To my surprise the memory allocation routines does not spent much time (in fact was zero). The most expensive was, of course, the compression related functions.





Now let's use the massif tool:

valgrind --tool=massif ./zlibar_opt
It creates two files: massif.[pid].ps and massif.[pid].txt. The txt file contains info about the callstack and how much memory each function allocated.

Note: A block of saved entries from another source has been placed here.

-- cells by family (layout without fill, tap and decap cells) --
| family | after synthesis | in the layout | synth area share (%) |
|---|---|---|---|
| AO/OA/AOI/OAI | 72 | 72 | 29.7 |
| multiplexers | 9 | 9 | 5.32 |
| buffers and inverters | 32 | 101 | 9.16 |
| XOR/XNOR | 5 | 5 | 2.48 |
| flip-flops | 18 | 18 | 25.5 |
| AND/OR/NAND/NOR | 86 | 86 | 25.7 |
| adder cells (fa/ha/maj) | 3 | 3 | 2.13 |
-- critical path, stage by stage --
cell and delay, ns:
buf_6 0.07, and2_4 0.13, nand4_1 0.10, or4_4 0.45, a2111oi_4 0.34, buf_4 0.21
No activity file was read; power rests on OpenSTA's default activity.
===== config.mk =====
export PLATFORM = sky130hd
export DESIGN_NAME = rf_writeback_queue
export DESIGN_NICKNAME = d
export VERILOG_FILES = /design/src/rtl/rf_writeback_queue.sv
export SDC_FILE = /design/constraint.sdc
export NUM_CORES = 1
export LEC_CHECK = 0
export CORE_AREA = 2 2 134 136
export DETAILED_ROUTE_END_ITERATION = 8
export DIE_AREA = 0 0 136 138
export GPL_TIMING_DRIVEN = 0
export PLACE_DENSITY = 0.79
export SLEW_MARGIN = 30
export SYNTH_ARGS = -nofsm -noshare
export SYNTH_HDL_FRONTEND = slang
export SYNTH_SLANG_ARGS = --single-unit

===== constraint.sdc =====
create_clock -name clk -period 8.35 [get_ports clk]
set_input_delay 1.67 -clock clk [delete_from_list [all_inputs] [get_ports clk]]
set_output_delay 1.67 -clock clk [all_outputs]
set_load 0.01 [all_outputs]

===== src/rtl/rf_writeback_queue.sv =====
// ---------------------------------------------------------------------------
// rf_writeback_queue
//
// Purpose:
//   Writer-side front end for the 32x32 register file write port. Completed
//   results arrive from the ALU and from the memory load path, each over a
//   valid/ready handshake. They are buffered in a small in-order FIFO and
//   drained one entry per cycle into the register file. Per-register busy
//   flags let operand fetch stall on registers that still have a pending
//   write.
//
// Ports:
//   clk        in   clock, all state updates on the rising edge
//   reset      in   asynchronous, active-low; 0 clears all state at once
//   alu_valid  in   ALU result valid
//   alu_rd     in   ALU destination register       [ADDR_W]
//   alu_data   in   ALU result                     [DATA_W]
//   alu_ready  out  ALU result accepted this cycle
//   mem_valid  in   load result valid
//   mem_rd     in   load destination register      [ADDR_W]
//   mem_data   in   load result                    [DATA_W]
//   mem_ready  out  load result accepted this cycle
//   Dc         out  register file write data       [DATA_W]
//   write      out  register file write enable
//   rd         out  register file write index      [ADDR_W]
//   rs1, rs2   in   operand indices to check       [ADDR_W]
//   busy1/2    out  a pending write to rs1/rs2 exists
//   count      out  current occupancy              [$clog2(DEPTH)+1]
// ---------------------------------------------------------------------------
module rf_writeback_queue #(
   parameter int DEPTH   = 4,
   parameter int DATA_W  = 32,
   parameter int ADDR_W  = 5,
   parameter bit DROP_R0 = 1'b1
) (
   input  logic                     clk,
   input  logic                     reset,
   input  logic                     alu_valid,
   input  logic [ADDR_W-1:0]        alu_rd,
   input  logic [DATA_W-1:0]        alu_data,
   output logic                     alu_ready,
   input  logic                     mem_valid,
   input  logic [ADDR_W-1:0]        mem_rd,
   input  logic [DATA_W-1:0]        mem_data,
   output logic                     mem_ready,
   output logic [DATA_W-1:0]        Dc,
   output logic                     write,
   output logic [ADDR_W-1:0]        rd,
   input  logic [ADDR_W-1:0]        rs1,
   input  logic [ADDR_W-1:0]        rs2,
   output logic                     busy1,
   output logic                     busy2,
   output logic [$clog2(DEPTH):0]   count
);

   localparam int PTR_W = $clog2(DEPTH);
   localparam int CNT_W = PTR_W + 1;

   logic [ADDR_W-1:0] r_entryRd   [DEPTH];
   logic [DATA_W-1:0] r_entryData [DEPTH];
   logic [DEPTH-1:0]  r_entryValid;
   logic [PTR_W-1:0]  r_wrPtr;
   logic [PTR_W-1:0]  r_rdPtr;
   logic [CNT_W-1:0]  r_count;

   logic [CNT_W-1:0]  w_free;
   logic              w_memPush;
   logic              w_aluPush;
   logic              w_memEnq;
   logic              w_aluEnq;
   logic              w_pop;
   logic [PTR_W-1:0]  w_aluSlot;

   assign count = r_count;

   // Handshake readiness comes only from the occupancy registered at the
   // start of the cycle, so a pop in this same cycle never frees a slot for
   // an incoming result. The load path wins the last free slot: the ALU is
   // only held off when exactly one slot remains and a load wants it.
   always_comb begin
      w_free    = CNT_W'(DEPTH) - r_count;
      mem_ready = (w_free >= CNT_W'(1));
      alu_ready = (w_free >= CNT_W'(2)) | ((w_free == CNT_W'(1)) & ~mem_valid);
   end

   // A transfer completes whenever valid meets ready. Results aimed at x0
   // still complete their handshake when dropping is enabled, but they never
   // occupy a slot. When both producers enqueue together the load is older,
   // so it takes the write pointer slot and the ALU result lands one behind.
   always_comb begin
      w_memPush = mem_valid & mem_ready;
      w_aluPush = alu_valid & alu_ready;
      w_memEnq  = w_memPush & ~(DROP_R0 & (mem_rd == '0));
      w_aluEnq  = w_aluPush & ~(DROP_R0 & (alu_rd == '0));
      w_aluSlot = r_wrPtr + PTR_W'(w_memEnq);
      w_pop     = (r_count != '0);
   end

   // FIFO state. The register file always accepts, so any non-empty cycle
   // retires the head. Pushes only ever target free slots, which keeps the
   // pop clear and push set on different entries. Pointers wrap naturally
   // because DEPTH is a power of two.
   always_ff @(posedge clk or negedge reset) begin
      if (!reset) begin
         r_wrPtr      <= '0;
         r_rdPtr      <= '0;
         r_count      <= '0;
         r_entryValid <= '0;
         for (int i = 0; i < DEPTH; i++) begin
            r_entryRd[i]   <= '0;
            r_entryData[i] <= '0;
         end
      end else begin
         if (w_pop) begin
            r_entryValid[r_rdPtr] <= 1'b0;
            r_rdPtr               <= r_rdPtr + PTR_W'(1);
         end
         if (w_memEnq) begin
            r_entryRd[r_wrPtr]    <= mem_rd;
            r_entryData[r_wrPtr]  <= mem_data;
            r_entryValid[r_wrPtr] <= 1'b1;
         end
         if (w_aluEnq) begin
            r_entryRd[w_aluSlot]    <= alu_rd;
            r_entryData[w_aluSlot]  <= alu_data;
            r_entryValid[w_aluSlot] <= 1'b1;
         end
         r_wrPtr <= r_wrPtr + PTR_W'(w_memEnq) + PTR_W'(w_aluEnq);
         r_count <= r_count + CNT_W'(w_memEnq) + CNT_W'(w_aluEnq) - CNT_W'(w_pop);
      end
   end

   // The write port simply mirrors the head entry. When the queue is empty
   // the index and data are forced to zero so the register file sees a
   // quiet bus.
   always_comb begin
      write = (r_count != '0);
      rd    = '0;
      Dc    = '0;
      if (write) begin
         rd = r_entryRd[r_rdPtr];
         Dc = r_entryData[r_rdPtr];
      end
   end

   // Busy flags scan every occupied slot, including the head that is being
   // retired this cycle; results pushed this cycle only show up next cycle.
   // x0 is never reported busy when writes to it are discarded.
   always_comb begin
      busy1 = 1'b0;
      busy2 = 1'b0;
      for (int i = 0; i < DEPTH; i++) begin
         if (r_entryValid[i] && (r_entryRd[i] == rs1)) busy1 = 1'b1;
         if (r_entryValid[i] && (r_entryRd[i] == rs2)) busy2 = 1'b1;
      end
      if (DROP_R0 && (rs1 == '0)) busy1 = 1'b0;
      if (DROP_R0 && (rs2 == '0)) busy2 = 1'b0;
   end

endmodule


==> Word level (Yosys, flattened, before mapping) <==
Index checks and enable logic that the tools add are counted.
{ "word_totals": {"romBits": 0, "n_memories": 0, "in_bits": 88, "reg_bits": 159, "elab_cells": 118, "ramBits": 0, "latch_bits": 0, "output_inout_bits": 45} }
{ "classes": {"n_div": 0, "mul": 0, "mux": 43, "addsub": 7, "n_bitwise": 16, "order_cmp": 13, "n_eq_ne": 9, "reduce_logical": 18, "shifts": 0} }
{ "ops": {"columns": ["operator", "n"], "rows": [
  ["bitwise mux 128 bit", 2],
  ["2-to-1 mux 128 bit", 2],
  ["2-to-1 mux 32 bit", 5],
  ["demux 32 bit (select 2 bit)", 2],
  ["binary-select mux 32 bit (select 2 bit)", 1],
  ["bitwise mux 20 bit", 2],
  ["== test 5 bit", 8],
  ["2-to-1 mux 20 bit", 2],
  ["2-to-1 mux 5 bit", 5],
  ["demux 5 bit (select 2 bit)", 2],
  ["logical NOT 5 bit", 4],
  ["logical AND 1 bit", 13],
  ["2-to-1 mux 1 bit", 13],
  ["2-to-1 mux 4 bit", 3],
  ["binary-select mux 5 bit (select 2 bit)", 1],
  [">= comparator 3 bit, second input constant", 3],
  ["< comparator 2 x 3 -> 1 bit, second input constant", 3],
  ["inverter 2 -> 3 bit", 3],
  ["bitwise OR 4 bit", 2],
  ["adder 3 x 1 -> 3 bit", 2],
  ["demux 1 bit (select 2 bit)", 3],
  [">= comparator 2 x 1 -> 1 bit, second input constant", 3],
  ["< comparator 3 x 1 -> 1 bit, second input constant", 2],
  ["bitwise AND 1 bit", 5],
  ["other kinds (12)", 15]
]} }

==> Longest topological paths before layout <==
{ "logic_depth": {"ltp_word": 12, "ltp_mapped": 14, "mapped_depth_nobuf": 12} }

==> Worst setup path after synthesis <==
No wires, ideal clock.
{ "synth_timing": {"path_kind": "input to output", "start": "input port rs2[3]", "end": "output port busy2", "cell_stages": 6, "t_required_ps": 6680, "path_slack_ps": 4104, "path_buffers": 1, "arrival_time_ps": 2576, "path_cell_list": "clkbuf_1 -> xor2_1 -> nor4_1 -> nand3_1 -> nand4_1 -> o21a_1"} }
{ "synth_between": {"elab_chain_len": 7, "word_cells_on_any_way": 14, "cone_classes": "4 x eq/ne; 5 x mux; 5 x reduce/logical"} }
{ "synth_lines": {"columns": ["item", "line", "text"], "rows": [
  ["from (decl)", "50", "input logic [ADDR_W-1:0] rs2,"],
  ["== test 5 bit", "154", "if (r_entryValid[i] && (r_entryRd[i] == rs2)) busy2 = 1'b1;"],
  ["logical AND 1 bit", "154", null],
  ["2-to-1 mux 1 bit (4 in series)", "154", null],
  ["2-to-1 mux 1 bit *", "157", "if (DROP_R0 && (rs2 == '0)) busy2 = 1'b0;"],
  ["to (decl)", "52", "output logic busy2,"]
]} }
Every way passes the cells marked *; elsewhere a longest branch is shown, timed or not.

==> Final worst setup path <==
{ "layout_timing": {"start": "input port mem_rd[2]", "end": "register r_entryRd[18] (netlist name)"} }
{ "layout_between": {"elab_chain_len": 11, "word_cells_on_any_way": 13, "cone_classes": "1 x add/sub; 2 x order compare; 5 x mux; 3 x bitwise; 2 x reduce/logical"} }
{ "layout_lines": {"columns": ["item", "line", "text"], "rows": [
  ["from (decl)", "43", "input logic [ADDR_W-1:0] mem_rd,"],
  ["logical NOT 5 bit *", "93", "w_memEnq = w_memPush & ~(DROP_R0 & (mem_rd == '0));"],
  ["inverter 1 bit *", "93", null],
  ["bitwise AND 1 bit *", "93", null],
  ["adder 2 x 1 -> 2 bit", "95", "w_aluSlot = r_wrPtr + PTR_W'(w_memEnq);"],
  ["inverter 2 -> 3 bit (implied by the code)", "124", "r_entryRd[w_aluSlot] <= alu_rd;"],
  [">= comparator 3 bit (implied by the code) / < comparator 3 x 1 -> 1 bit (equally long branches)", "124", null],
  ["logical AND 1 bit (implied by the code)", "124", null],
  ["2-to-1 mux 5 bit (implied by the code)", "124", null],
  ["demux 5 bit (select 2 bit)", "124", null],
  ["bitwise mux 20 bit", "124", null],
  ["2-to-1 mux 20 bit *", "123", "if (w_aluEnq) begin"],
  ["to (signal, indexed assignment)", "119", "r_entryRd[r_wrPtr] <= mem_rd;"],
  ["to (signal, indexed assignment)", "124", null],
  ["to (decl)", "59", "logic [ADDR_W-1:0] r_entryRd [DEPTH];"]
]} }
Marks and branches as above.
A chain may end at the register's enable or synchronous reset.

==> metrics <==
DR iter-0 viols=540; CP Capture Type=register; share of cells above drive strength 1=9.52%; Post-Place Cells=1226; Sink Count=159; Initial Util=53.0%; endpoints failing setup=0; Crit Path Max Fanout=10; CTS resizes=0; final hold violation count=0; WHS=0.553 ns; VDD IR max=0.268 mV; asr flop ratio synth=100%; top area cells in the synthesized netlist=dfrtp_1 43%, mux2i_1 16%, mux4_2 9.0%, nand2_1 6.0%, o21ai_0 4.1%; main combinational cell family by area after synthesis=multiplexers; cell area after synthesis=0.00930 mm²; Compound-Gate Fraction of Synth Area=8.65%; headroom to the max-slew limit=38.1%; cts bufs inserted=17; setup TNS=0 ns; Clock transition at path regs=0.06 ns; pwr/cell area=433 mW/mm²; initial antenna violation count=0; # DRC=0; Primary FF master, synth=dfrtp_1; final WL=25800 µm; max-cap violations=0; EDFF count, synth=0; hold buffers post-CTS=0; final std cells w/o fill=1258; Remaining Overflow, GRT=0; top cells by count, synth=159 x dfrtp_1, 149 x nand2_1, 148 x mux2i_1, 76 x o21ai_0, 74 x o21ai_1; wire per inst=20.5 µm; yosys warns=0; Worst Setup Path Type=input port to register; status=complete, no violations; fraction of synthesized cell area in xor and xnor cells=4.24%; #FFs+latches synth=159; Final Net Count=1117; Max Clock Skew=0.00633 ns; Adder-Cell Fraction of Synth Area=1.91%; synth unique cells=34; Final period util=62.0%; GP Congestion=0.917; die span in y=138 µm; routed vias=7418; Crit path required time=8.63 ns; Via density=5.90; CTS tree=done; n_diodes=0; vias in the first global route=7715; Ports=133; Worst Hold Class=register to register; Skew-Pair Late Insertion Delay=0.43 ns; First-pass DRT Iterations=6; arrival time at the worst endpoint=5.45 ns; syn avg cell area=10.6 µm²; Yosys top cell area share=42.8%; Syn Inst Count=874; largest net degree at the start of global routing=88; unrepaired setup endpoints after global routing=no; Die Wd=136 µm; cell taking the most area after synthesis=dfrtp_1; HPWL after DPL=17300 µm; P&R area growth vs syn=23.0%; Core Box Area=0.0175 mm²; IO Port Bufs=122; CP startpoint kind=input port; die area=0.0188 mm²; top-count cell post-synth=dfrtp_1; Bufs on Longest Clock Path=2; post-synthesis mux area share=25.0%; total track usage=28.7%; minimum clock period=5.18 ns; CTS Root Buffer Type=clkbuf_16; Worst Tran Pin Value=0.916 ns; post-CTS setup buffer count=0; Post-DRT Antenna Nets=0; Pleak=0.00541 µW; Final Max Tran Viols=0; Synthesized Nets=975; fmax=193 MHz; Cell Area, Placed=0.0108 mm²; register area share after synthesis=42.8%; H-tree Lvls=4; simple-gate share of the synthesized area=11.2%; Final Cell Area=0.0114 mm²; Design Power=4950 µW; Rows=49; fill count=1421; first-pass GRT wire length=41200 µm
==> metrics by stage <==
step | setup slack [ns] | utilization [%]
global placement | -0.941 | 61.6
global route | 2.99 | 65.3
finish | 3.17 | 65.3
CTS | 3.23 | 65.2
detailed placement | 2.84 | 61.8
floorplan | 4.10 | -
==> power by group <==
group / switching (µW) / internal [µW]
Combinational: 1320 / 1380
Sequential: 278 / 1180
Clock: 315 / 484
Total: 1910 / 3040
==> logic make-up after synthesis <==
| kind of cell | count (synthesis) |
|---|---|
| buffers and inverters | 90 |
| AOI/OAI and AO/OA | 156 |
| and+or+nand+nor | 225 |
| DFF | 159 |
| muxes | 186 |
| xor gates and xnor gates | 45 |
| adders and majority gates | 13 |
==> worst paths after layout <==
path	cells past startpoint	slack, ns	from	to
setup / recovery	10	3.17	mem_rd[2]	r_entryRd[18]
hold / removal	2	0.55	r_entryData[53]	r_entryData[53]
setup reg to reg	12	4.00	count[0]	r_entryRd[18]
hold reg to reg	2	0.55	r_entryData[53]	r_entryData[53]
max in group asynchronous	2	6.33	reset	r_entryData[95]
min in group asynchronous	1	1.19	reset	r_entryData[12]
==> per-layer routing <==
layer,track usage [%],share of wire (%),up-vias
met5,0,0,-
met4,10.6,1.8,0
met3,5.57,6.7,41
met2,46.9,50,326
met1,38.0,41,3721
li1,-,-,3330
==> sequential cells by signal (all words and copies together) (netlist names) <==
register	count
r_entryData	128
r_entryValid	4
r_rdPtr	2
count	3
r_wrPtr	2
r_entryRd	20
==> cell usage in the layout, fill, tap and decap left out, types with 2 or more instances in the layout <==
| cell | instances |
|---|---|
| clkinv_2 | 5 |
| nand3_1 | 8 |
| ha_1 | 11 |
| fa_1 | 2 |
| buf_6 | 4 |
| clkbuf_16 | 17 |
| clkdlybuf4s50_1 | 121 |
| xnor2_1 | 12 |
| mux2i_1 | 148 |
| o21a_1 | 2 |
| dfrtp_1 | 159 |
| inv_1 | 16 |
| nor4b_1 | 2 |
| clkbuf_8 | 2 |
| bufinv_16 | 3 |
| nor4_1 | 9 |
| nand2_1 | 149 |
| buf_12 | 12 |
| nor2_1 | 2 |
| o21ai_1 | 74 |
| clkinvlp_4 | 2 |
| o21ai_2 | 2 |
| o21ai_0 | 76 |
| buf_4 | 4 |
| buf_2 | 3 |
| nand3b_1 | 4 |
| mux4_2 | 37 |
| clkbuf_1 | 46 |
| and2_1 | 37 |
| or3_1 | 4 |
| buf_1 | 5 |
| or4_1 | 5 |
| nand4_1 | 2 |
| clkbuf_2 | 2 |
| xor2_1 | 33 |
==> critical path, stage by stage <==
cell and delay, ns:
clkdlybuf4s50_1 0.53, or4_1 0.56, o211ai_2 0.29, inv_1 0.08, ha_1 0.19, xnor2_1 0.34, nor4b_1 0.49, clkbuf_1 0.49
clkbuf_1 0.59, o21ai_1 0.20
==> cell type report <==
cell class | instances | area [µm²] | area share (%)
Tap cell | 229 | 287 | 2.50
Sequential cell | 159 | 3980 | 34.8
Timing Repair Buffer | 123 | 1250 | 11.0
Clock inverter | 11 | 139 | 1.21
Buffer | 74 | 524 | 4.58
Multi-Input combinational cell | 625 | 4740 | 41.4
Inverter | 16 | 60.1 | 0.525
Clock buffer | 21 | 460 | 4.02
Power figures use the tool's default switching activity.
==> edit, RTL diff (same settings) <==
The parameter `DROP_R0` goes from 1'b1 to 1'b0.
--- a/src/rtl/rf_writeback_queue.sv
+++ b/src/rtl/rf_writeback_queue.sv
@@ -33,3 +33,3 @@
    parameter int ADDR_W  = 5,
-   parameter bit DROP_R0 = 1'b1
+   parameter bit DROP_R0 = 1'b0
 ) (
Behaviour: not the same (Yosys sat finds a counterexample within 4 cycles, from zero or initial values and one cycle with reset low).
==> edit against the unedited design <==
  * Total power grew 3.0%
  * Sequential share of layout area grew 0.23 points
  * Die area unchanged
  * Final cell count decreased by 0.87%
  * Worst setup slack worse by 26 ps
  * Design area is 0.64% lower
  * Clock skew up 2.1 ps
  * Area after synthesis down 2.8%
  * Wire length shrank 1.2%
  * Global-route usage shrank 0.86 points
  * Non-clock buffer count decreased by 1
  * Sequential cell count is the same
  * Critical endpoint is now busy1
  * Largest cell class unchanged
==> edit: results (changes against the unedited design) <==
- The post-detailed-route via-to-cell ratio is 5.83 (was 5.90).
- The peak ir drop on the vdd network is 0.261 mV (was 0.268 mV).
- The global-route usage over all layers came to 27.8% (was 28.7%).
- The starting DRC count in detailed routing came to 640 (was 540).
- The final weighted congestion in routability-driven placement is 0.879 (was 0.917).
- Status: complete, no violations (unchanged).
- The buffer type at the clock tree root is clkbuf_16 (unchanged).
- The slowest cell on the critical path is clkdlybuf4s50_1 (was clkbuf_1).
- The number of global-route vias before repair was 7,594 (was 7,715).
- The number of nets produced by synthesis is 953 (was 975).
- The distinct cell type count after synthesis is 37 (was 34).
- The number of gates resized after CTS is 0 (unchanged).
- The sequential element share of the synthesized area is 44.0% (was 42.8%).
- The largest stage delay on the critical path came to 540 ps (was 590 ps).
- The share of the synthesized netlist area taken by xor and xnor gates was 4.46% (was 4.24%).
- The synthesized-area fraction occupied by ao, oa, aoi and oai cells is 8.67% (was 8.65%).
- The wire length of the first global-routing pass is 40,300 um (was 41,200 um).
- The arrival time at the worst endpoint is 3530 ps (was 5450 ps).
- The largest net degree at the start of global routing is 78 (was 88).
- The number of buffers created by CTS is 17 (unchanged).
- The mux share of post-synthesis cell area is 25.7% (was 25.0%).
- The number of detailed-routing iterations run before antenna repair is 5 (was 6).
- The setup fix buffers added after clock tree synthesis came to 0 (unchanged).
- The worst setup timing slack at the placement stage is 3170 ps (was 2840 ps).
- The instance area after placement is 10,700 um2 (was 10,800 um2).
- The HPWL after detailed placement was 17,200 um (was 17,300 um).
- The most used flip-flop cell after synthesis is dfrtp_1 (unchanged).
- Most frequent cells after synthesis: dfrtp_1, mux2i_1, nand2_1 (was dfrtp_1, nand2_1, mux2i_1).
- The hold violation count in the final report is 0 (unchanged).
- The adder-cell share of the synthesized area is 1.97% (was 1.91%).
- The clock latency on the worst-skew pair is 430 ps (about the same).
- The largest clock skew in the final design was 8.47 ps (was 6.33 ps).
- The count of yosys warnings during synthesis is 0 (unchanged).
- The share of cells above drive strength 1 is 9.72% (was 9.52%).
- The number of port buffers was 132 (was 122).
- The number of nets at the end of the flow was 1,106 (was 1,117).
- The largest fanout on the critical path is 4 (was 10).
- The initial antenna violation count is 0 (unchanged).
- The worst relative slew slack was 46.4% (was 38.1%).
- The leakage power of the design is 4.69 nW (was 5.41 nW).
- The post-synthesis async set-or-reset flop share was 100% (unchanged).
- The average detailed-routed wire length per instance is 20.4 um (was 20.5 um).
- Cell types occupying the most area after synthesis: dfrtp_1, mux2i_1, mux4_2 (unchanged).
==> edit: power by group <==
group	internal (mW)	switching, mW	leakage (nW)
registers	1.19	0.277	1.86
logic	1.41	1.37	2.51
clock network	0.548	0.311	0.317
==> edit: per-layer routing <==
layer	vias to the layer above	GRT usage (%)	part of all wire, %
met5	-	0	0
met4	0	9.43	2.2
met3	46	4.99	6.5
met2	318	46.0	51
met1	3623	37.1	41
li1	3289	-	-
==> edit: path summary, 6_finish.rpt <==
kind | endpoint | startpoint | cells past startpoint | slack [ps]
min reg2reg | r_entryValid[3]$_DFF_PN0_ | r_entryValid[3]$_DFF_PN0_ | 2 | 540
min in group asynchronous | r_entryData[22]$_DFF_PN0_ | reset | 1 | 1070
max reg2reg | r_entryData[97]$_DFF_PN0_ | count[0]$_DFF_PN0_ | 11 | 4620
max in group asynchronous | r_entryData[97]$_DFF_PN0_ | reset | 3 | 6330
max | busy1 | rs1[3] | 7 | 3150
min | r_entryValid[3]$_DFF_PN0_ | r_entryValid[3]$_DFF_PN0_ | 2 | 540
==> edit: metrics by stage <==
stage | instances | hold WS, ps | TNS [ps]
after CTS | 1247 | 545 | 0
after global routing | 1247 | 572 | 0
after detailed placement | 1215 | 521 | 0
after global placement | 1213 | 515 | -150270
final | 1247 | 543 | 0
after floorplan | 852 | 474 | 0
==> edit: final cells by class <==
type | count | area [um2]
plain buffers | 62 | 333
well taps | 229 | 287
clock buffers | 23 | 508
fillers | 1394 | 6160
multi-input cells | 620 | 4690
inverters | 11 | 42.5
repair buffers | 134 | 1380
flip-flops and latches | 159 | 3980
clock inverters | 9 | 153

The ps file contains a graphic showing the functions that were responsible for most memory allocation and the evolution in time. See below:


Now you say "what hell is this"?
To work with valgrind the -gv option forces the use of the cmem memory manager which is a wrapper around malloc, so massif understand the cmem* functions as the programmers allocation routines. I tried to use the fn-alloc option to force the display of the pascal functions without success.

Update: i was passing only the pascal name function (CMEM_GETMEM) to fn-alloc while is necessary also the parameter list names. I updated the charts to show where in pascal the memory is allocated.

Anyway in the graphic we can see that 1.5MB of heap memory is allocated (used?*) at its peak and that is the point where we can optimize.

Here's the heaptrc dump:
58 memory blocks allocated : 3926105/3926208
58 memory blocks freed : 3926105/3926208
0 unfreed memory blocks : 0
True heap size : 950272
True free heap : 950272

In the next articles, i will take a look in the possible optimizations.

Notes:
  • * The fpc heap manager pre allocates space in the heap that sometimes is not all used but i dont know if this is still valid when using the cmem functions
  • The -gv option is necessary to run the massif tool but is dispensable when using the callgrind
  • The valgrind checkmem tool is of little utility to fpc since it provides the heaptrc unit with a lot of advantages
  • One drawback of valgrind is that is exclusive to unix. No windows.
  • For more info see the valgrind manual

Back to blogging and to lower levels

This blog has been quiet lately, but is not dead.

In the last months a played a lot with LCL, sometimes in the VirtualTreeView port, sometimes writing original components. I will take a rest in high level/GUI programming and return to lower levels.

Starting from today i will post a sequence of articles about memory usage and general optimizations to fpc/Lazarus applications.

Later, i plan to talk about file system integration and IPC techniques.